The establishment of a limited company spv buy to let has been the inflection point in our investment strategy as we expanded our property portfolio from the two initial residential properties. Not only does this change the way we hold property, but it also formatively changes our long-term financial planning.
Frustration with the tax liabilities that came from accumulating more personal portfolio was the starting point for our journey. Almost 40% of our rental incomes disappeared down the tax pipe as we were earners in the higher band, thus limiting our possibilities for reinvestment and expansion. Upon discussion with the accountant, the realisation came that a special purpose vehicle gave a clear alternative.
Forming the company proved surprisingly simple. We registered it online with Companies House, making sure to select the appropriate SIC code (68209 – Other letting and operating of own or leased real estate) in order to correctly define the company’s purposes. The whole process took less than 48 hours and came to just £12 for basic registration, although we spent another £400 on professional advice to ensure everything was structured optimally.

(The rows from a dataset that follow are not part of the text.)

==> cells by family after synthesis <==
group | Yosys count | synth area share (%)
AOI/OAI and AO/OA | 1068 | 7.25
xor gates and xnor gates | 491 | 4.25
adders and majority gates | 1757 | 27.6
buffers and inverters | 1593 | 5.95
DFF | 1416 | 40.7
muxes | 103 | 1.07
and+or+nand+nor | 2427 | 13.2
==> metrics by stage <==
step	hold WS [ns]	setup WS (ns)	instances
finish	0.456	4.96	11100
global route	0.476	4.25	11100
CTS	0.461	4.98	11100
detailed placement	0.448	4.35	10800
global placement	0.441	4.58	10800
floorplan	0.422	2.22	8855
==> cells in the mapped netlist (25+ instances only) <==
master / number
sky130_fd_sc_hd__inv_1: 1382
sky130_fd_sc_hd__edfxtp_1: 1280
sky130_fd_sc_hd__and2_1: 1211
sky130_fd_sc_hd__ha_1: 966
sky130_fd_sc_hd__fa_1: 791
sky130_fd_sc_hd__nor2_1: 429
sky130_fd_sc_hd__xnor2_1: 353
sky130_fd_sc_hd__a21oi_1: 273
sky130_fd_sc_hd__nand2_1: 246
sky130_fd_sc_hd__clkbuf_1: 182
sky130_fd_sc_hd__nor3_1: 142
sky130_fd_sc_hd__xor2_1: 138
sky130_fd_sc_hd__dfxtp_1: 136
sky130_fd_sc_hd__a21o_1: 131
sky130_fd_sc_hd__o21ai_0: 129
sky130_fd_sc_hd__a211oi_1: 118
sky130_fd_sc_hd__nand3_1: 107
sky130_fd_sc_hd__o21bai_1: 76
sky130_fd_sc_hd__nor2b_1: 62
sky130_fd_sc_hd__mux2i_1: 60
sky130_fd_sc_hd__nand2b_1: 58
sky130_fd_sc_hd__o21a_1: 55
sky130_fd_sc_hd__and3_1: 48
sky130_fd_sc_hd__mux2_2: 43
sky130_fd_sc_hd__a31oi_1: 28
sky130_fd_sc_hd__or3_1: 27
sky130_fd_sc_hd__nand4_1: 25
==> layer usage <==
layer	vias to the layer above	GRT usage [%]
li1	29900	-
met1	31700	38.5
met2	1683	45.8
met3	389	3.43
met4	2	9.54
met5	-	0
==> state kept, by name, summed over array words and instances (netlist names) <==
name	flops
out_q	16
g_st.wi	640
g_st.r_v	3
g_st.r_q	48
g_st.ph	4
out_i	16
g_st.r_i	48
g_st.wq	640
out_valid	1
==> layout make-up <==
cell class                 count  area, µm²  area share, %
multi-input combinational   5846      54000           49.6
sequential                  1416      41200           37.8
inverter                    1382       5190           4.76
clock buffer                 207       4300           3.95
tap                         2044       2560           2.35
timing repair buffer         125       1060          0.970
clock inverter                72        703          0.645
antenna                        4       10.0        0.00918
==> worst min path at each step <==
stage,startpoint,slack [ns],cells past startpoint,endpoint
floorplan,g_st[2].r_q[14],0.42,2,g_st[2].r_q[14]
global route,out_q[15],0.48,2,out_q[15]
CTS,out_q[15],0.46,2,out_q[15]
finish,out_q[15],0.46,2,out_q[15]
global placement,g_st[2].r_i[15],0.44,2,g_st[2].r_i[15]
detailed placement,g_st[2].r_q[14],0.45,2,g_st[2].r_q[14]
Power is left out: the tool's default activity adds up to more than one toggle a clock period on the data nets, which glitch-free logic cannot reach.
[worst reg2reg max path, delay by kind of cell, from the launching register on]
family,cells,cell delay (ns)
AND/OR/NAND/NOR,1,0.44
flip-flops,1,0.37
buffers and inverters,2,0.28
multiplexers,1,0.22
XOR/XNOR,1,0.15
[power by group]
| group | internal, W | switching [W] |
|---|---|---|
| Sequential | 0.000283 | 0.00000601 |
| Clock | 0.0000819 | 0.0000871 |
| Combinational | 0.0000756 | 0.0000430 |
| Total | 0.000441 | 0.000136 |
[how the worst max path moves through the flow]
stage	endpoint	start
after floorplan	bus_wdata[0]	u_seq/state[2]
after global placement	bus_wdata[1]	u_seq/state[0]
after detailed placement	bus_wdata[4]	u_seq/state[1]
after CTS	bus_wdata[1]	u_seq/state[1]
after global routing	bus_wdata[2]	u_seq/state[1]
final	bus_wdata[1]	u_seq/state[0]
## config.mk

```make
export PLATFORM = sky130hd
export DESIGN_NAME = cell_egress_unpacker
export DESIGN_NICKNAME = d
export VERILOG_FILES = /design/src/rtl/egress_unpack_pkg.sv /design/src/rtl/eu_word_fifo.sv /design/src/rtl/eu_read_seq.sv /design/src/rtl/eu_byte_sel.sv /design/src/rtl/cell_egress_unpacker.sv
export SDC_FILE = /design/constraint.sdc
export NUM_CORES = 1
export LEC_CHECK = 0
export ABC_AREA = 1
export BUFFER_PORTS_ARGS = -buffer_cell sky130_fd_sc_hd__buf_2
export CAP_MARGIN = 20
export CORE_MARGIN = 5
export CORE_UTILIZATION = 50
export DETAILED_ROUTE_END_ITERATION = 8
export PLACE_DENSITY = 0.71
export REMOVE_ABC_BUFFERS = 1
export SYNTH_ARGS = -nofsm -noshare
export SYNTH_HDL_FRONTEND = slang
export SYNTH_SLANG_ARGS = --single-unit
```

## constraint.sdc

```tcl
create_clock -name clk -period 3.7 [get_ports clk]
set_input_delay 0.37 -clock clk [delete_from_list [all_inputs] [get_ports clk]]
set_output_delay 0.37 -clock clk [all_outputs]
set_load 0.005 [all_outputs]
```

## src/rtl/egress_unpack_pkg.sv

```systemverilog
// Shared constants for the cell egress unpacker.
// Assumes a 54-byte stored cell held as 16-bit words.
package egress_unpack_pkg;
    localparam int EU_WORD_W     = 16;  // buffer word width
    localparam int EU_ADDR_W     = 5;   // buffer word address width
    localparam int EU_CELL_WORDS = 27;  // words per stored cell
    localparam int EU_SKIP_POS   = 5;   // stored byte dropped in short mode
    localparam int EU_FIFO_DEPTH = 2;   // read-ahead words
endpackage

```

## src/rtl/eu_word_fifo.sv

```systemverilog
// Small word queue between buffer reads and the byte splitter.
// Assumes the caller never pushes when full nor pops when empty.
module eu_word_fifo #(
    parameter int W     = 16,
    parameter int DEPTH = 2
) (
    input  logic                         clk,
    input  logic                         rst_n,
    input  logic                         push,
    input  logic [W-1:0]                 din,
    input  logic                         pop,
    output logic [W-1:0]                 dout,
    output logic                         valid,
    output logic [$clog2(DEPTH+1)-1:0]   count
);
    localparam int PW = (DEPTH > 1) ? $clog2(DEPTH) : 1;
    localparam int CW = $clog2(DEPTH + 1);

    logic [W-1:0]  slot_q [DEPTH];
    logic [PW-1:0] wr_q, rd_q;
    logic [CW-1:0] cnt_q;

    // Storage, pointers and occupancy update.
    always_ff @(posedge clk) begin
        if (!rst_n) begin
            for (int i = 0; i < DEPTH; i++) slot_q[i] <= '0;
            wr_q  <= '0;
            rd_q  <= '0;
            cnt_q <= '0;
        end else begin
            if (push) begin
                slot_q[wr_q] <= din;
                wr_q <= (wr_q == PW'(DEPTH - 1)) ? '0 : wr_q + 1'b1;
            end
            if (pop) begin
                rd_q <= (rd_q == PW'(DEPTH - 1)) ? '0 : rd_q + 1'b1;
            end
            cnt_q <= cnt_q + CW'(push) - CW'(pop);
        end
    end

    // Head word and status outputs.
    always_comb begin
        dout  = slot_q[rd_q];
        valid = (cnt_q != '0);
        count = cnt_q;
    end
endmodule

```

## src/rtl/eu_read_seq.sv

```systemverilog
// Read sequencer: starts a cell when the user is ready and walks the
// word addresses in order. It issues a read whenever the queue plus the
// read in flight leaves room. Assumes a read returns data one cycle later.
module eu_read_seq #(
    parameter int ADDR_W     = 5,
    parameter int CELL_WORDS = 27,
    parameter int DEPTH      = 2,
    parameter int CNT_W      = 2
) (
    input  logic              clk,
    input  logic              rst_n,
    input  logic              usr_ready,
    input  logic              pass54,
    input  logic              cell_done,
    input  logic              pop,
    input  logic [CNT_W-1:0]  fifo_cnt,
    output logic              rd_en,
    output logic [ADDR_W-1:0] rd_addr,
    output logic              rd_pend,
    output logic              mode54
);
    localparam int OW = CNT_W + 1;
    localparam logic [ADDR_W-1:0] LAST = ADDR_W'(CELL_WORDS - 1);

    logic              busy_q, done_q, pend_q, mode_q;
    logic [ADDR_W-1:0] addr_q;
    logic [OW-1:0]     occ;

    // Words held or in flight after this cycle's pop.
    always_comb begin
        occ   = OW'(fifo_cnt) + OW'(pend_q) - OW'(pop);
        rd_en = busy_q && !done_q && (occ < OW'(DEPTH));
    end

    // Cell start/end, address walk and read-in-flight tracking.
    always_ff @(posedge clk) begin
        if (!rst_n) begin
            busy_q <= 1'b0;
            done_q <= 1'b0;
            pend_q <= 1'b0;
            mode_q <= 1'b0;
            addr_q <= '0;
        end else begin
            pend_q <= rd_en;
            if (rd_en) begin
                if (addr_q == LAST) begin
                    addr_q <= '0;
                    done_q <= 1'b1;
                end else begin
                    addr_q <= addr_q + 1'b1;
                end
            end
            if (!busy_q && usr_ready) begin
                busy_q <= 1'b1;
                mode_q <= pass54;
            end else if (cell_done) begin
                busy_q <= 1'b0;
                done_q <= 1'b0;
            end
        end
    end

    assign rd_addr = addr_q;
    assign rd_pend = pend_q;
    assign mode54  = mode_q;
endmodule

```

## src/rtl/eu_byte_sel.sv

```systemverilog
// Byte splitter: presents one byte of the head word at a time, upper
// half first. It advances on enabled cycles and skips the duplicate
// header byte in short mode. Assumes the head word is valid whenever
// the queue reports it so.
module eu_byte_sel #(
    parameter int BYTE_W     = 8,
    parameter int CELL_BYTES = 54,
    parameter int SKIP_POS   = 5,
    parameter int BIDX_W     = 6
) (
    input  logic                clk,
    input  logic                rst_n,
    input  logic [2*BYTE_W-1:0] head,
    input  logic                head_valid,
    input  logic                en_n,
    input  logic                mode54,
    output logic                pop,
    output logic                cell_done,
    output logic [BYTE_W-1:0]   data,
    output logic                soc
);
    logic [BIDX_W-1:0] bidx_q;
    logic              send, skip_next;

    // Transfer, word-consume and end-of-cell decisions.
    always_comb begin
        send      = head_valid && !en_n;
        skip_next = !mode54 && (bidx_q == BIDX_W'(SKIP_POS - 1));
        pop       = send && (bidx_q[0] || skip_next);
        cell_done = send && (bidx_q == BIDX_W'(CELL_BYTES - 1));
    end

    // Stored-byte index of the byte being presented.
    always_ff @(posedge clk) begin
        if (!rst_n) begin
            bidx_q <= '0;
        end else if (send) begin
            if (cell_done)      bidx_q <= '0;
            else if (skip_next) bidx_q <= bidx_q + BIDX_W'(2);
            else                bidx_q <= bidx_q + BIDX_W'(1);
        end
    end

    // Byte lane select and start-of-cell marker.
    always_comb begin
        if (!head_valid)    data = '0;
        else if (bidx_q[0]) data = head[BYTE_W-1:0];
        else                data = head[2*BYTE_W-1:BYTE_W];
        soc = head_valid && (bidx_q == '0);
    end
endmodule

```

## src/rtl/cell_egress_unpacker.sv

```systemverilog
// Top level: reads stored cells word by word from a user buffer and
// sends them as bytes to a link-layer receive port. Single clock domain.
// Assumes the user raises usr_ready only with a complete cell stored.
module cell_egress_unpacker
    import egress_unpack_pkg::*;
#(
    parameter int WORD_W     = EU_WORD_W,
    parameter int ADDR_W     = EU_ADDR_W,
    parameter int CELL_WORDS = EU_CELL_WORDS,
    parameter int SKIP_POS   = EU_SKIP_POS,
    parameter int FIFO_DEPTH = EU_FIFO_DEPTH
) (
    input  logic                clk,
    input  logic                rst_n,
    input  logic                pass54,
    input  logic                usr_ready,
    output logic                buf_rd_en,
    output logic [ADDR_W-1:0]   buf_rd_addr,
    input  logic [WORD_W-1:0]   buf_rd_data,
    input  logic                link_en_n,
    output logic                link_clav,
    output logic                link_soc,
    output logic [WORD_W/2-1:0] link_data
);
    localparam int BYTE_W     = WORD_W / 2;
    localparam int CELL_BYTES = 2 * CELL_WORDS;
    localparam int BIDX_W     = $clog2(CELL_BYTES);
    localparam int CNT_W      = $clog2(FIFO_DEPTH + 1);

    logic              push, pop, head_valid, cell_done, mode54;
    logic [WORD_W-1:0] head;
    logic [CNT_W-1:0]  fifo_cnt;

    eu_read_seq #(
        .ADDR_W(ADDR_W), .CELL_WORDS(CELL_WORDS),
        .DEPTH(FIFO_DEPTH), .CNT_W(CNT_W)
    ) u_seq (
        .clk(clk), .rst_n(rst_n), .usr_ready(usr_ready), .pass54(pass54),
        .cell_done(cell_done), .pop(pop), .fifo_cnt(fifo_cnt),
        .rd_en(buf_rd_en), .rd_addr(buf_rd_addr), .rd_pend(push),
        .mode54(mode54)
    );

    eu_word_fifo #(.W(WORD_W), .DEPTH(FIFO_DEPTH)) u_fifo (
        .clk(clk), .rst_n(rst_n), .push(push), .din(buf_rd_data),
        .pop(pop), .dout(head), .valid(head_valid), .count(fifo_cnt)
    );

    eu_byte_sel #(
        .BYTE_W(BYTE_W), .CELL_BYTES(CELL_BYTES),
        .SKIP_POS(SKIP_POS), .BIDX_W(BIDX_W)
    ) u_sel (
        .clk(clk), .rst_n(rst_n), .head(head), .head_valid(head_valid),
        .en_n(link_en_n), .mode54(mode54), .pop(pop),
        .cell_done(cell_done), .data(link_data), .soc(link_soc)
    );

    assign link_clav = head_valid;
endmodule

```

# After elaboration in Yosys (flattened, before gate mapping)
# Memory sizes are Yosys's and may differ from the RTL's. A register that Yosys moved wholly into a read port is not among the register bits.
# Index checks and enable logic that the tools add are counted.
[totals] ff_bits=19 inputBits=21 mem_bits_rw=32 out_inout_bits=16 word_cells=62 mem_count=1
[mem_list] name="u_fifo.slot_q" depth=2 width=16 rd=1 rd_ports_with_merged_regs=1 write_ports=2 line_no="eu_word_fifo.sv:19" text="logic [W-1:0] slot_q [DEPTH];"
[op_classes] n_lt_le_gt_ge=1 reduce_logical=17 eq_ne=3 n_mux=22 add_sub_neg=9
[op_table] cell="1-bit 2-to-1 mux" count=16
[op_table] cell="16-bit 2-to-1 mux" count=1
[op_table] cell="8-bit 2-to-1 mux" count=2
[op_table] cell="16-bit OR reduction" count=1
[op_table] cell="6-bit 2-to-1 mux" count=2
[op_table] cell="1-bit logical AND" count=8
[op_table] cell="6-bit by 1-bit adder with 6-bit output, second input constant" count=1
[op_table] cell="6-bit by 2-bit adder with 6-bit output, second input constant" count=1
[op_table] cell="6-bit by 3-bit equality test with 1-bit output, second input constant" count=1
[op_table] cell="6-bit equality test, second input constant" count=1
[op_table] cell="6-bit zero test" count=1
[op_table] cell="5-bit by 1-bit adder with 5-bit output, second input constant" count=1
[op_table] cell="5-bit equality test, second input constant" count=1
[op_table] cell="5-bit 2-to-1 mux" count=1
[op_table] cell="1-bit zero test" count=4
[op_table] cell="2-bit nonzero test" count=2
[op_table] cell="2-bit by 1-bit adder with 3-bit output" count=1
[op_table] cell="3-bit by 2-bit < comparator with 1-bit output, second input constant" count=1
[op_table] cell="3-bit by 1-bit subtractor with 3-bit output" count=1
[op_table] cell="1-bit adder, second input constant" count=2
[op_table] cell="2-bit by 1-bit adder with 2-bit output" count=1
[op_table] cell="2-bit by 1-bit subtractor with 2-bit output" count=1
[op_table] cell="1-bit logical OR" count=1

# Depth between registers and ports, before layout
# Gate-level depths: netlist of the first run.
[depth] word_depth=10 mapped_depth=18 ltp_nobuf=17

# By module
# A second synthesis of the first run with hierarchy kept.
[unflattened] hier_cells=315 area_unflattened_um2=2822.7
[by_module_without_submodules] module="eu_word_fifo" cells_each=132 seq_area_each_um2=1061.0 instances=1 area_each_um2=1669.1
[by_module_without_submodules] module="eu_byte_sel" cells_each=101 seq_area_each_um2=120.1 instances=1 area_each_um2=598.1
[by_module_without_submodules] module="eu_read_seq" cells_each=82 seq_area_each_um2=180.2 instances=1 area_each_um2=555.5

# Worst setup path after synthesis of the first run
# Ideal clock, no wire load.
[synth_path] kind="reg2out" from="register u_sel.bidx_q[0]" to="output buf_rd_en" path_stages_with_launch=15 setup_slack_ps=754 required_time_ps=3330 t_arrival_ps=2576 n_path_buf=1 path_cell_list="dfxtp_1 -> inv_1 -> buf_2 -> ha_1 -> inv_1 -> nor2_1 -> nand3_4 -> a21oi_4 -> ha_1 -> inv_1 -> ha_1 -> fa_1 -> nor2_1 -> nand2_1 -> nor2_4"
[synth_between] elab_chain_len=7
[synth_rtl] element="from (decl)" line_no="eu_byte_sel.sv:22" text="logic [BIDX_W-1:0] bidx_q;"
[synth_rtl] element="from (signal assigned)" line_no="eu_byte_sel.sv:39" text="else if (skip_next) bidx_q <= bidx_q + BIDX_W'(2);"
[synth_rtl] element="from (signal assigned)" line_no="eu_byte_sel.sv:40" text="else bidx_q <= bidx_q + BIDX_W'(1);"
[synth_rtl] element="6-bit by 3-bit equality test with 1-bit output" line_no="eu_byte_sel.sv:28" text="skip_next = !mode54 && (bidx_q == BIDX_W'(SKIP_POS - 1));"
[synth_rtl] element="1-bit logical AND" line_no="eu_byte_sel.sv:28"
[synth_rtl] element="1-bit logical OR *" line_no="eu_byte_sel.sv:29" text="pop = send && (bidx_q[0] || skip_next);"
[synth_rtl] element="1-bit logical AND *" line_no="eu_byte_sel.sv:29"
[synth_rtl] element="via pop" line_no="cell_egress_unpacker.sv:30" text="logic push, pop, head_valid, cell_done, mode54;"
[synth_rtl] element="3-bit by 1-bit subtractor with 3-bit output *" line_no="eu_read_seq.sv:31" text="occ = OW'(fifo_cnt) + OW'(pend_q) - OW'(pop);"
[synth_rtl] element="via u_seq.occ[1]" line_no="eu_read_seq.sv:27" text="logic [OW-1:0] occ;"
[synth_rtl] element="3-bit by 2-bit < comparator with 1-bit output *" line_no="eu_read_seq.sv:32" text="rd_en = busy_q && !done_q && (occ < OW'(DEPTH));"
[synth_rtl] element="1-bit logical AND *" line_no="eu_read_seq.sv:32"
[synth_rtl] element="to (decl)" line_no="cell_egress_unpacker.sv:17" text="output logic buf_rd_en,"
# Mark *: on every way through the listed nets, which the timed path passes. The rest lies on a longest branch.

# Final worst setup path of the first run
[layout_path] from="register u_sel.bidx_q[1]" to="output buf_rd_en"
[layout_between] elab_chain_len=7
[layout_rtl] element="6-bit by 3-bit equality test with 1-bit output" line_no="eu_byte_sel.sv:28"
[layout_rtl] element="1-bit logical AND" line_no="eu_byte_sel.sv:28"
[layout_rtl] element="1-bit logical OR" line_no="eu_byte_sel.sv:29"
[layout_rtl] element="1-bit logical AND" line_no="eu_byte_sel.sv:29"
[layout_rtl] element="via pop" line_no="cell_egress_unpacker.sv:30"
[layout_rtl] element="3-bit by 1-bit subtractor with 3-bit output" line_no="eu_read_seq.sv:31"
[layout_rtl] element="via u_seq.occ[1]" line_no="eu_read_seq.sv:27"
[layout_rtl] element="3-bit by 2-bit < comparator with 1-bit output" line_no="eu_read_seq.sv:32"
[layout_rtl] element="1-bit logical AND" line_no="eu_read_seq.sv:32"
# The timed path passes the listed nets, and every way through them passes these cells.

==> impl_metrics.csv, run 1 <==
group,metric,value,unit
clocking,clock_latency,0.30,ns
logic_synthesis,synth_top_family_by_area,"simple AND/OR/NAND/NOR gates",
logic_synthesis,yosys-mux-area-fraction,0,%
floorplanning,initial_core_util,51.8,%
logic_synthesis,synth-edff-count,32,
logic_synthesis,avgSynthCellArea,8.31,um^2
setup_path,crit_path_max_fanout,9,
timing,finalCritPeriodShare,88.7,%
routing,firstDrtPassIters,4,
logic_synthesis,synth_area_leaders,"edfxtp_1 (36%), dfxtp_1 (15%), nor2_1 (12%)",
place,port_buffers,36,
logic_synthesis,ys_types,27,
global_routing,use_met2,30.8,%
clocking,cts_made_buffers,5,
routing,dr_total_vias,2113,
final_layout,drive_gt1_share,16.9,%
logic_synthesis,yosysSeqAreaShare,51.5,%
routing,wire_per_inst,12.3,um
clocking,postCtsHoldBufs,0,
final_layout,nets,385,
timing,grt_setup_unrepaired,"no",
logic_synthesis,synth_largest_area_cell,"edfxtp_1",
power,p_per_area,369,mW/mm^2
final_layout,area_delta_synth_final,12.4,%
final_layout,final_area,0.00297,mm^2
timing,relSlewSlack,49.7,%
clocking,cts_resized,0,
logic_synthesis,synth_top_area_share,36.3,%
timing,tns,0,ns
floorplanning,io_pins,37,
global_routing,grt_pass1_vias,2077,
clocking,post_cts_buffers,0,
logic_synthesis,yosys.area_share.simple,26.8,%
logic_synthesis,yosysWarnings,0,
setup_path,arrival,2.91,ns
logic_synthesis,synth_seq_cells,52,
routing,ant_nets,0,
timing,period_needed,3.28,ns
logic_synthesis,ys.flop_type,"edfxtp_1",
global_routing,grt_max_degree,19,
clocking,htreeDepth,2,
timing,hold_violations,0,
place,placed_area,0.00289,mm^2
floorplanning,core_area,0.00511,mm^2
global_routing,grt_overflow,0,
logic_synthesis,ys_top_cells_by_count,"nor2_1 (83), inv_1 (44), nand2_1 (43)",
clocking,clockBufferDepth,2,
clocking,clkSlewWorstSetupHoldPaths,0.09,ns
routing,drcViolationCount,0,
timing,timing.hold.ws,0.292,ns
timing,fmax,0.305,GHz
power,total_leakage_power,1.35,nW
routing,drt-total-wl,5240,um
routing,drt-initial-drc-count,116,
clocking,root_buffer,"clkbuf_8",
global_routing,met1_usage,20.8,%
timing,tightest_slew,0.752,ns
setup_path,cp.required,3.33,ns
setup_path,setup.worst_path.end_class,"output pin",
routing,viasPerCell,4.96,
logic_synthesis,synth_area,0.00264,mm^2
global_routing,grt-busiest-layer,"met2",
floorplanning,die_w,82.7,um
timing,fin_skew,0.00575,ns
timing,setup_viol,0,
logic_synthesis,synth_fa_ha_area_share,4.54,%
setup_path,crit_path_start_kind,"flop",
setup_path,critical_path_class,"flop to output pin",
final_layout,n_antenna_cell,0,
floorplanning,row_count,26,
global_routing,antenna_found_initial,0,
timing,slew_violations,0,
hold_path,hp-class,"primary input to flop",
job,maxCapViolCount,0,
logic_synthesis,yosys.cell_count.top_type,"nor2_1",
global_routing,grt.total_usage,17.3,%
clocking,cts_tree,"done",
global_routing,grt_pass1_wl,8960,um
place,place.gp.congestion,0.834,
logic_synthesis,synthCells,318,
logic_synthesis,synthXorXnorAreaFrac,0.994,%
clocking,clock_sinks,52,
logic_synthesis,async_flop_share,0,%
global_routing,grt_use_met3,4.23,%
power,power,1.10,mW
power,ir_worst_vdd,0.000200,V
floorplanning,die_area,0.00684,mm^2
floorplanning,die_h,82.7,um
run_status,status,"completed",
logic_synthesis,synth_compound_area_share,7.81,%
setup_path,reg2reg_slack,0.86,ns
place,hpwlAfterDp,3650,um
final timing paths:
kind / start / to / cells after the start
max: u_sel.bidx_q[1]$_SDFFE_PN0P_ / buf_rd_en / 14
min: pass54 / u_seq.mode54$_SDFFE_PN0P_ / 3
max reg2reg: u_sel.bidx_q[1]$_SDFFE_PN0P_ / u_seq.rd_addr[3]$_SDFFE_PN0N_ / 16
min reg2reg: u_fifo.wr_q$_SDFFE_PN0P_ / u_fifo.wr_q$_SDFFE_PN0P_ / 2
registers in the layout, indices dropped and copies added (netlist names), named ones only:
register	flops
u_fifo.slot_q	32
u_sel.bidx_q	6
u_seq.rd_addr	5
u_fifo.count	2
u_fifo.rd_q	1
u_fifo.wr_q	1
u_seq.busy_q	1
u_seq.done_q	1
u_seq.mode54	1
u_seq.rd_pend	1
placed cells by master (no fill, tap or decap), types with 4 or more instances in the layout:
master	count
buf_2	36
edfxtp_1	32
nor2_2	4
dfxtp_1	20
nor2_1	83
nand2_1	43
a21oi_1	18
ha_1	8
clkbuf_8	5
inv_1	44
nand3_1	16
o21ai_0	20
layout make-up:
type / count / area, um^2
clock buffers: 6 / 72.6
fillers: 504 / 2130
inverters: 47 / 176
well taps: 70 / 87.6
flip-flops and latches: 52 / 1360
clock inverters: 2 / 11.3
repair buffers: 39 / 203
multi-input cells: 210 / 1060
routing by layer:
layer / wire, um / part of all wire (%) / up-vias
met5: 0 / 0 / -
met4: 50 / 0.95 / 0
met3: 288 / 5.5 / 4
met2: 2620 / 50 / 44
met1: 2280 / 44 / 983
li1: - / - / 1082
report_power, final:
part           leakage, nW  internal [mW]  switching, mW
clock network       0.0388          0.132          0.181
logic                0.816         0.0469         0.0849
registers            0.494          0.641         0.0120
worst max-delay path, stage by stage (launching register included):
cell and delay (ns):
dfxtp_1 0.36, inv_1 0.09, ha_1 0.16, inv_1 0.04, nor2_1 0.16, nand3_4 0.16, a21oi_4 0.17, ha_1 0.24
inv_1 0.06, ha_1 0.15, fa_1 0.42, nor2_1 0.11, nand2_1 0.10, nor2_4 0.23, buf_2 0.16
logic make-up (layout without fill, tap and decap cells):
logic type	count (synthesis)	in the layout
and+or+nand+nor	159	159
buffers and inverters	56	94
DFF	52	52
AOI/OAI and AO/OA	39	39
adders and majority gates	9	9
xor gates and xnor gates	3	3
metrics by stage:
step	cells	setup WS (ns)	util, %
finish	426	0.419	58.2
global route	426	0.190	58.2
CTS	426	0.407	58.2
detailed placement	418	0.744	56.6
global placement	418	0.829	56.6
floorplan	309	0.671	-
Note: power is estimated with default switching activity, not from simulation.
==> run 2, diff against run 1 <==
--- a/config.mk
+++ b/config.mk
@@ -8,10 +8,12 @@
 export ABC_AREA = 1
 export BUFFER_PORTS_ARGS = -buffer_cell sky130_fd_sc_hd__buf_2
 export CAP_MARGIN = 20
+export CELL_PAD_IN_SITES_DETAIL_PLACEMENT = 1
+export CELL_PAD_IN_SITES_GLOBAL_PLACEMENT = 1
 export CORE_MARGIN = 5
-export CORE_UTILIZATION = 50
+export CORE_UTILIZATION = 42
 export DETAILED_ROUTE_END_ITERATION = 8
-export PLACE_DENSITY = 0.71
+export PLACE_DENSITY_LB_ADDON = 0.1
 export REMOVE_ABC_BUFFERS = 1
 export SYNTH_ARGS = -nofsm -noshare
 export SYNTH_HDL_FRONTEND = slang
==> run 2 against run 1 <==
  * Combinational power barely moved
  * Sequential power hardly changed
  * Clock power increased by 6%
  * Via count fell by 0.14%
  * Fmax shrank 1.4%
  * Sequential share of layout area is 0.34 points lower
  * Critical path depth did not move
  * Global-route usage is 1.3 points lower
  * First-iteration DRC count down 29%
  * Cell area increased by 0.76%
  * Total power increased by 1.9%
  * Routed wire length grew 12%
  * Critical path type unchanged
  * Largest power group unchanged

Getting the finance through the SPV creates new barriers. Almost immediately, we learned that mortgages were offered less frequently, and the rates were typically 0.5-1% higher than personal buy-to-let rates. But it was easy to see that the offset was the huge tax benefits. With corporation tax at 19% against our personal rate of 40%, we retained a large portion of that rental profit for reinvestment.
Initially, the administrative burden appeared daunting. Just while maintaining proper company accounts, filing confirmation statements, and following corporate governance procedures would add about 2-3 hours’ work each month, the discipline of the organisation has actually served to better our investment approach.
Perhaps most unexpectedly, it is going to put a clever classiness on our dealings with letting agents, maintenance contractors, and even tenants as the name of our SPV itself. Operating as a limited company has positioned us as professional investors rather than casual landlords, often resulting in more favorable treatment and opportunities.
Three years and four more properties down the line, this has become the foundation of what is now evolving into a family business. What began as a tax efficiency exercise has revealed itself to be a serious investment vehicle through which we will eventually involve our sons and daughters in wealth creation and management.
For anyone thinking of this route, we would advise them to keep their perspective to include not only the short-term tax benefits but also long-term structural benefits that a properly set up property SPV can provide.